# WORK INSTRUCTION
Among the entries below, count the lines that contain the word "global". Respond with the count only.

• • •

===== config.mk =====
export PLATFORM = sky130hd
export DESIGN_NAME = openframe_gpio_cfg_ctrl_flat
export DESIGN_NICKNAME = d
export VERILOG_FILES = /design/src/rtl/openframe_gpio_cfg_ctrl_pkg.sv /design/src/rtl/openframe_gpio_cfg_ctrl_if.sv /design/src/rtl/openframe_gpio_cfg_ctrl_in_sync_edge.sv /design/src/rtl/openframe_gpio_cfg_ctrl.sv /design/src/flat_wrapper.sv
export SDC_FILE = /design/constraint.sdc
export NUM_CORES = 2
export LEC_CHECK = 0
export BUFFER_PORTS_ARGS = -buffer_cell sky130_fd_sc_hd__buf_2
export CORE_MARGIN = 2
export CORE_UTILIZATION = 53
export CTS_BUF_LIST = sky130_fd_sc_hd__clkbuf_16
export CTS_CLUSTER_SIZE = 10
export DETAILED_ROUTE_END_ITERATION = 10
export PLACE_DENSITY = 0.88
export SLEW_MARGIN = 30
export SYNTH_ARGS = -nofsm -noshare
export SYNTH_HDL_FRONTEND = slang
export SYNTH_HIERARCHICAL = 1
export SYNTH_SLANG_ARGS = --single-unit

===== constraint.sdc =====
create_clock -name wb_clk_i -period 10 [get_ports wb_clk_i]
set_input_delay 1 -clock wb_clk_i [delete_from_list [all_inputs] [get_ports wb_clk_i]]
set_output_delay 1 -clock wb_clk_i [all_outputs]
set_load 0.01 [all_outputs]

===== src/rtl/openframe_gpio_cfg_ctrl_pkg.sv =====
// Shared constants for the openframe GPIO pad-configuration controller:
// config-word bit positions, register offsets and the apply FSM states.
package openframe_gpio_pkg;

    localparam int CFG_W = 13;

    localparam int CFG_DM_LSB      = 0;
    localparam int CFG_DM_W        = 3;
    localparam int CFG_INP_DIS     = 3;
    localparam int CFG_IB_MODE_SEL = 4;
    localparam int CFG_VTRIP_SEL   = 5;
    localparam int CFG_SLOW_SEL    = 6;
    localparam int CFG_ANALOG_EN   = 7;
    localparam int CFG_ANALOG_SEL  = 8;
    localparam int CFG_ANALOG_POL  = 9;
    localparam int CFG_OEB         = 10;
    localparam int CFG_OUT         = 11;
    localparam int CFG_IRQ_EN      = 12;

    localparam int RD_SYNC = 16;
    localparam int RD_FLAG = 17;

    // Control registers sit directly above the per-pad words.
    localparam int REG_APPLY_OFS  = 0;
    localparam int REG_STATUS_OFS = 1;

    typedef enum logic [1:0] {
        IDLE,
        HOLD,
        COMMIT,
        RELEASE
    } apply_state_e;

endpackage


===== src/rtl/openframe_gpio_cfg_ctrl_if.sv =====
// Register-bus request/response bundle between the user logic (master)
// and the pad-configuration controller (slave).
interface openframe_gpio_cfg_ctrl_if #(
    parameter int ADDR_W = 6
);
    logic              req_valid;
    logic              req_ready;
    logic              req_we;
    logic [ADDR_W-1:0] req_addr;
    logic [31:0]       req_wdata;
    logic              rsp_valid;
    logic [31:0]       rsp_rdata;

    modport master (
        output req_valid, req_we, req_addr, req_wdata,
        input  req_ready, rsp_valid, rsp_rdata
    );

    modport slave (
        input  req_valid, req_we, req_addr, req_wdata,
        output req_ready, rsp_valid, rsp_rdata
    );
endinterface


===== src/rtl/openframe_gpio_cfg_ctrl_in_sync_edge.sv =====
// Multi-flop synchroniser for asynchronous pad inputs followed by a
// delay flop, producing the synced level and a one-cycle rising-edge strobe.
module gpio_in_sync_edge #(
    parameter int WIDTH       = 44,
    parameter int SYNC_STAGES = 2
) (
    input  logic             clk,
    input  logic             rst,
    input  logic [WIDTH-1:0] raw,
    output logic [WIDTH-1:0] sync,
    output logic [WIDTH-1:0] rise
);
    logic [WIDTH-1:0] stage [SYNC_STAGES];
    logic [WIDTH-1:0] dly;

    always_ff @(posedge clk) begin
        if (rst) begin
            for (int s = 0; s < SYNC_STAGES; s++) stage[s] <= '0;
            dly <= '0;
        end else begin
            stage[0] <= raw;
            for (int s = 1; s < SYNC_STAGES; s++) stage[s] <= stage[s-1];
            dly <= stage[SYNC_STAGES-1];
        end
    end

    assign sync = stage[SYNC_STAGES-1];
    assign rise = sync & ~dly;
endmodule


===== src/rtl/openframe_gpio_cfg_ctrl.sv =====
// Openframe GPIO pad-configuration controller: shadow/live config per pad,
// holdover-protected apply sequence. Edge interrupts under GPIO_CFG_CTRL_IRQ_EN.
module openframe_gpio_cfg_ctrl
    import openframe_gpio_pkg::*;
#(
    parameter int              NUM_PADS    = 44,
    parameter logic [CFG_W-1:0] RESET_CFG  = 13'h0401,
    parameter int              HOLD_CYCLES = 4,
    parameter int              SYNC_STAGES = 2,
    parameter int              ADDR_W      = $clog2(NUM_PADS + 2)
) (
    input  logic                 wb_clk_i,
    input  logic                 wb_rst_i,
    openframe_gpio_cfg_ctrl_if.slave bus,
    input  logic [NUM_PADS-1:0]  gpio_in,
    output logic [NUM_PADS-1:0]  gpio_out,
    output logic [NUM_PADS-1:0]  gpio_oeb,
    output logic [NUM_PADS-1:0]  gpio_dm2,
    output logic [NUM_PADS-1:0]  gpio_dm1,
    output logic [NUM_PADS-1:0]  gpio_dm0,
    output logic [NUM_PADS-1:0]  gpio_inp_dis,
    output logic [NUM_PADS-1:0]  gpio_ib_mode_sel,
    output logic [NUM_PADS-1:0]  gpio_vtrip_sel,
    output logic [NUM_PADS-1:0]  gpio_slow_sel,
    output logic [NUM_PADS-1:0]  gpio_analog_en,
    output logic [NUM_PADS-1:0]  gpio_analog_sel,
    output logic [NUM_PADS-1:0]  gpio_analog_pol,
    output logic [NUM_PADS-1:0]  gpio_holdover,
    output logic                 irq
);
    localparam int CNT_W = $clog2(HOLD_CYCLES + 1);

    apply_state_e     state, state_n;
    logic [CNT_W-1:0] cnt, cnt_n;
    logic             commit_load;

    logic [CFG_W-1:0] shadow [NUM_PADS];
    logic [CFG_W-1:0] live   [NUM_PADS];

    logic                accept, is_pad, pad_wr, apply_go;
    logic [31:0]         rd_data;
    logic [NUM_PADS-1:0] sync_in, flag, irq_en;
    logic                unused_bits;

    assign bus.req_ready = (state == IDLE);
    assign accept   = bus.req_valid && bus.req_ready;
    assign is_pad   = int'(bus.req_addr) < NUM_PADS;
    assign pad_wr   = accept && bus.req_we && is_pad;
    assign apply_go = accept && bus.req_we && bus.req_wdata[0]
                      && (bus.req_addr == ADDR_W'(NUM_PADS + REG_APPLY_OFS));

    always_ff @(posedge wb_clk_i) begin
        if (wb_rst_i) begin
            state <= IDLE;
            cnt   <= '0;
        end else begin
            state <= state_n;
            cnt   <= cnt_n;
        end
    end

    // Live is loaded on the HOLD->COMMIT edge so new values are on the pads during COMMIT.
    always_comb begin
        state_n     = state;
        cnt_n       = cnt;
        commit_load = 1'b0;
        case (state)
            IDLE: begin
                if (apply_go) begin
                    state_n = HOLD;
                    cnt_n   = '0;
                end
            end
            HOLD: begin
                if (cnt == CNT_W'(HOLD_CYCLES - 1)) begin
                    state_n     = COMMIT;
                    commit_load = 1'b1;
                end else begin
                    cnt_n = cnt + 1'b1;
                end
            end
            COMMIT: begin
                state_n = RELEASE;
                cnt_n   = '0;
            end
            RELEASE: begin
                if (cnt == CNT_W'(HOLD_CYCLES - 1)) state_n = IDLE;
                else                                cnt_n   = cnt + 1'b1;
            end
            default: state_n = IDLE;
        endcase
    end

    always_comb begin
        rd_data = '0;
        if (is_pad) begin
            rd_data[CFG_W-1:0] = shadow[bus.req_addr];
            rd_data[RD_SYNC]   = sync_in[bus.req_addr];
            rd_data[RD_FLAG]   = flag[bus.req_addr];
        end else if (bus.req_addr == ADDR_W'(NUM_PADS + REG_STATUS_OFS)) begin
            rd_data[0] = (state != IDLE);
        end
    end

    // out/oeb/irq_en bypass the shadow so they take effect without an apply.
    always_ff @(posedge wb_clk_i) begin
        if (wb_rst_i) begin
            for (int i = 0; i < NUM_PADS; i++) begin
                shadow[i] <= RESET_CFG;
                live[i]   <= RESET_CFG;
            end
            bus.rsp_valid <= 1'b0;
            bus.rsp_rdata <= '0;
        end else begin
            bus.rsp_valid <= accept;
            bus.rsp_rdata <= (accept && !bus.req_we) ? rd_data : '0;
            if (commit_load) begin
                for (int i = 0; i < NUM_PADS; i++) live[i] <= shadow[i];
            end else if (pad_wr) begin
                shadow[bus.req_addr] <= bus.req_wdata[CFG_W-1:0];
                live[bus.req_addr][CFG_IRQ_EN:CFG_OEB] <= bus.req_wdata[CFG_IRQ_EN:CFG_OEB];
            end
        end
    end

    for (genvar i = 0; i < NUM_PADS; i++) begin : g_pad
        assign gpio_dm0[i]         = live[i][CFG_DM_LSB];
        assign gpio_dm1[i]         = live[i][CFG_DM_LSB + 1];
        assign gpio_dm2[i]         = live[i][CFG_DM_LSB + CFG_DM_W - 1];
        assign gpio_inp_dis[i]     = live[i][CFG_INP_DIS];
        assign gpio_ib_mode_sel[i] = live[i][CFG_IB_MODE_SEL];
        assign gpio_vtrip_sel[i]   = live[i][CFG_VTRIP_SEL];
        assign gpio_slow_sel[i]    = live[i][CFG_SLOW_SEL];
        assign gpio_analog_en[i]   = live[i][CFG_ANALOG_EN];
        assign gpio_analog_sel[i]  = live[i][CFG_ANALOG_SEL];
        assign gpio_analog_pol[i]  = live[i][CFG_ANALOG_POL];
        assign gpio_oeb[i]         = live[i][CFG_OEB];
        assign gpio_out[i]         = live[i][CFG_OUT];
        assign irq_en[i]           = live[i][CFG_IRQ_EN];
    end

    assign gpio_holdover = {NUM_PADS{state != IDLE}};

`ifdef GPIO_CFG_CTRL_IRQ_EN
    logic [NUM_PADS-1:0] rise, w1c;

    gpio_in_sync_edge #(
        .WIDTH       (NUM_PADS),
        .SYNC_STAGES (SYNC_STAGES)
    ) u_in_sync (
        .clk  (wb_clk_i),
        .rst  (wb_rst_i),
        .raw  (gpio_in),
        .sync (sync_in),
        .rise (rise)
    );

    always_comb begin
        w1c = '0;
        if (pad_wr && bus.req_wdata[RD_FLAG]) w1c[bus.req_addr] = 1'b1;
    end

    // A fresh edge outranks a simultaneous clear so no event is lost.
    always_ff @(posedge wb_clk_i) begin
        if (wb_rst_i) begin
            flag <= '0;
            irq  <= 1'b0;
        end else begin
            flag <= (flag & ~w1c) | rise;
            irq  <= |(flag & irq_en);
        end
    end

    assign unused_bits = ^{bus.req_wdata[31:18], bus.req_wdata[16:13]};
`else
    assign sync_in = '0;
    assign flag    = '0;
    assign irq     = 1'b0;
    assign unused_bits = ^{bus.req_wdata[31:18], bus.req_wdata[17:13],
                           gpio_in, irq_en, 32'(SYNC_STAGES)};
`endif

endmodule

===== src/flat_wrapper.sv =====
// flat-port wrapper written by rule: the top's interface ports become plain ports
module openframe_gpio_cfg_ctrl_flat import openframe_gpio_pkg::*;
#(
    parameter int              NUM_PADS    = 44,
    parameter logic [CFG_W-1:0] RESET_CFG  = 13'h0401,
    parameter int              HOLD_CYCLES = 4,
    parameter int              SYNC_STAGES = 2,
    parameter int              ADDR_W      = $clog2(NUM_PADS + 2)
)
  (wb_clk_i, wb_rst_i, gpio_in, gpio_out, gpio_oeb, gpio_dm2, gpio_dm1, gpio_dm0, gpio_inp_dis, gpio_ib_mode_sel, gpio_vtrip_sel, gpio_slow_sel, gpio_analog_en, gpio_analog_sel, gpio_analog_pol, gpio_holdover, irq, bus_req_valid, bus_req_we, bus_req_addr, bus_req_wdata, bus_req_ready, bus_rsp_valid, bus_rsp_rdata);
  openframe_gpio_cfg_ctrl_if #(.ADDR_W(ADDR_W)) bus_i ();
  input  logic wb_clk_i;
  input  logic wb_rst_i;
  input  logic [NUM_PADS-1:0] gpio_in;
  output logic [NUM_PADS-1:0] gpio_out;
  output logic [NUM_PADS-1:0] gpio_oeb;
  output logic [NUM_PADS-1:0] gpio_dm2;
  output logic [NUM_PADS-1:0] gpio_dm1;
  output logic [NUM_PADS-1:0] gpio_dm0;
  output logic [NUM_PADS-1:0] gpio_inp_dis;
  output logic [NUM_PADS-1:0] gpio_ib_mode_sel;
  output logic [NUM_PADS-1:0] gpio_vtrip_sel;
  output logic [NUM_PADS-1:0] gpio_slow_sel;
  output logic [NUM_PADS-1:0] gpio_analog_en;
  output logic [NUM_PADS-1:0] gpio_analog_sel;
  output logic [NUM_PADS-1:0] gpio_analog_pol;
  output logic [NUM_PADS-1:0] gpio_holdover;
  output logic irq;
  input wire logic [$bits(bus_i.req_valid)-1:0] bus_req_valid;
  input wire logic [$bits(bus_i.req_we)-1:0] bus_req_we;
  input wire logic [$bits(bus_i.req_addr)-1:0] bus_req_addr;
  input wire logic [$bits(bus_i.req_wdata)-1:0] bus_req_wdata;
  output wire logic [$bits(bus_i.req_ready)-1:0] bus_req_ready;
  output wire logic [$bits(bus_i.rsp_valid)-1:0] bus_rsp_valid;
  output wire logic [$bits(bus_i.rsp_rdata)-1:0] bus_rsp_rdata;
  assign bus_i.req_valid = bus_req_valid;
  assign bus_i.req_we = bus_req_we;
  assign bus_i.req_addr = bus_req_addr;
  assign bus_i.req_wdata = bus_req_wdata;
  assign bus_req_ready = bus_i.req_ready;
  assign bus_rsp_valid = bus_i.rsp_valid;
  assign bus_rsp_rdata = bus_i.rsp_rdata;
  openframe_gpio_cfg_ctrl #(.NUM_PADS(NUM_PADS), .RESET_CFG(RESET_CFG), .HOLD_CYCLES(HOLD_CYCLES), .SYNC_STAGES(SYNC_STAGES), .ADDR_W(ADDR_W)) u_core (.wb_clk_i(wb_clk_i), .wb_rst_i(wb_rst_i), .bus(bus_i), .gpio_in(gpio_in), .gpio_out(gpio_out), .gpio_oeb(gpio_oeb), .gpio_dm2(gpio_dm2), .gpio_dm1(gpio_dm1), .gpio_dm0(gpio_dm0), .gpio_inp_dis(gpio_inp_dis), .gpio_ib_mode_sel(gpio_ib_mode_sel), .gpio_vtrip_sel(gpio_vtrip_sel), .gpio_slow_sel(gpio_slow_sel), .gpio_analog_en(gpio_analog_en), .gpio_analog_sel(gpio_analog_sel), .gpio_analog_pol(gpio_analog_pol), .gpio_holdover(gpio_holdover), .irq(irq));
endmodule

==> out/metrics.csv <==
metric;value;unit
outcome;completed;
root_buffer;clkbuf_16;
ys_async_sr_fraction;0;%
die_width;332;um
fp.dieArea;0.110;mm2
whs_path_depth;1;
via_per_inst;6.59;
r2r-end;u_core/shadow[23][3];
p_total;12.4;mW
grt_max_degree;313;
grt_pass1_vias;38100;
syn_area_per_cell;14.7;um2
worst_setup_path_end_kind;flip-flop;
worstReg2RegStart;u_core/cnt[0];
leakagePower;26.1;nW
postRouteAntennaNets;0;
crit_arrival;5.30;ns
fillers;7317;
io_pins;693;
synth-edff-count;1336;
grt_overflow;0;
numCtsBuffers;154;
hold_viol_final;0;
hp-start;u_core/shadow[38][0];
relSlewSlack;27.5;%
drive_above_1_share;22.9;%
wire_per_inst;32.2;um
place_ws;4.92;ns
ctsResizeCount;0;
port_buffers;609;
min_period;4.72;ns
track_usage;34.2;%
cts_buffer_depth;3;
final_cells;6017;
place.gp.congestion;0.935;
worstPathMaxFanout;51;
htree_levels;4;
synth_seq_area_share;71.0;%
die_y;332;um
ir_worst_vdd;0.128;mV
setup_tns;0;ns
coreArea;0.107;mm2
vias;39700;
first_pass_iters;9;
cp.required;10.58;ns
slowest_delay;0.74;ns
dp_cells;5802;
timing.fmax;212;MHz
antenna_found_initial;33;
cp_common_cell;buf_4;
cp_cell_sequence;buf_8 > buf_4 > buf_4 > buf_4 > mux2_2 > a221oi_1 > a221oi_1 > o21ai_0 > o2111a_1 > o22ai_1;
area_growth;15.6;%
syn_inst;3865;
synthFlopType;edfxtp_1;
criticalPathCategory;input port to flip-flop;
min_to;u_core/live[38][0];
synth_cell_types;72;
synth_seq_cells;1355;
cts.reportedPaths.clkPinSlew;0.06;ns
setup_viol;0;
nNetsFinal;4650;
clk_latency;0.75;ns
drv_slew;0;
slowest_stage;o21ai_0;
p_per_area;189;mW/mm2
drt_iter0_markers;7706;
num_rows;120;
start_util;53.3;%
post-dp-hpwl;122000;um
postCtsSetupBuffers;0;
cts.sinks;1355;
drt_wl_total;194000;um
synth_warnings;7;
skew;0.0287;ns
grt_pass1_wl;269000;um
rr_worst_depth;8;
rsz0062_at_grt;false;
worst_slack;5.28;ns
netlist_area;0.0570;mm2
min_path_type;flip-flop to flip-flop;
maxCapViolations;0;
period_share;47.2;%
start_kind;input port;
rrSetupSlack;5.65;ns
cts_tree;done;
tightest_slew;1.08;ns
hold_buffers;0;
drc;0;
[kinds of logic (layout without fill, tap and decap cells)]
group | count (synthesis) | in the layout | share of synthesized area, %
multiplexers | 195 | 195 | 4.27
buffers and inverters | 423 | 912 | 3.76
AO/OA/AOI/OAI | 539 | 539 | 6.88
flip-flops | 1355 | 1355 | 71.0
other | 1 | 261 | 0.00658
AND/OR/NAND/NOR | 1345 | 1345 | 13.9
adder cells (fa/ha/maj) | 7 | 7 | 0.154
[cells in the final DEF, fill, tap and decap left out, types with 73 or more instances in the layout]
cell type,count
nand2_1,148
and3_1,357
nor2b_1,90
clkbuf_16,160
a221oi_1,104
buf_2,603
edfxtp_1,1336
buf_4,78
a21oi_1,86
mux2i_1,93
a22oi_1,73
conb_1,256
and2_1,444
[flip-flops by register name, indices dropped and copies added, names as in the netlist]
signal and count:
u_core/bus.rsp_valid 1, u_core/bus.rsp_rdata 13, u_core/shadow 808, u_core/live 528, u_core/cnt 3, u_core/state 2
[report_power, final]
part	switching, mW	internal [mW]
Clock	2.12	2.82
Combinational	0.662	0.237
Sequential	0.112	6.47
Total	2.89	9.53
[per-layer routing]
metal,global-route usage [%],part of all wire (%),vias to the layer above
met3,13.1,17,1021
li1,-,-,15600
met4,21.8,8.0,44
met1,41.5,32,19000
met2,51.4,44,4077
met5,0,0.14,-
[stage by stage]
step	cell area (um2)	utilization (%)	hold WS, ns
final	65900	61.6	0.538
after global routing	65900	61.6	0.557
after CTS	65800	61.5	0.527
after detailed placement	61500	57.6	0.517
after global placement	61400	57.5	0.485
after floorplan	58000	-	0.469
[critical path, delay by kind of cell]
kind,cells,cell delay (ns)
AO/OA/AOI/OAI,5,1.54
multiplexers,1,0.40
buffers and inverters,4,2.24
[layout make-up]
| cell class | instances | area, um2 | share of cell area [%] |
|---|---|---|---|
| Clock inverter | 48 | 243 | 0.369 |
| Sequential cell | 1355 | 40500 | 61.5 |
| Inverter | 13 | 55.1 | 0.0836 |
| Tap cell | 1403 | 1760 | 2.67 |
| Timing Repair Buffer | 691 | 3800 | 5.77 |
| Multi-Input combinational cell | 2342 | 15500 | 23.5 |
| Clock buffer | 160 | 4000 | 6.08 |
| Antenna cell | 5 | 12.5 | 0.0190 |
[Yosys cell counts, drive strengths merged, types with 15 or more instances]
library cell	number	share of area [%]
buf	179	2.2
and3	358	3.9
or2	30	0.33
o21a	35	0.46
a21oi	87	0.77
nand2b	59	0.65
nor2	76	0.53
mux2i	93	1.6
a221oi	108	1.7
and2	444	4.9
nor3	27	0.35
dfxtp	19	0.67
o21ai	59	0.52
nor2b	96	1.1
clkbuf	231	1.5
edfxtp	1336	70
a211oi	16	0.22
nand2	148	0.97
or3	65	0.71
nand3	28	0.25
o221ai	15	0.23
a22oi	74	0.98
o22ai	30	0.33
a21o	45	0.59
mux2	71	1.4
mux4	31	1.2
[how the worst max path moves through the flow]
stage                     slack, ns            start  cells after the start                      end
after global placement         4.93  bus_req_addr[0]                     10  u_core/bus.rsp_rdata[8]
after global routing           5.28  bus_req_addr[0]                     10  u_core/bus.rsp_rdata[8]
final                          5.28  bus_req_addr[0]                     10  u_core/bus.rsp_rdata[8]
after CTS                      5.68  bus_req_addr[0]                     10  u_core/bus.rsp_rdata[8]
after floorplan                0.81         wb_rst_i                      6        u_core/live[0][0]
after detailed placement       4.92  bus_req_addr[0]                     10  u_core/bus.rsp_rdata[8]
(Power assumes the default switching activity.)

• • •

# SOLUTION
5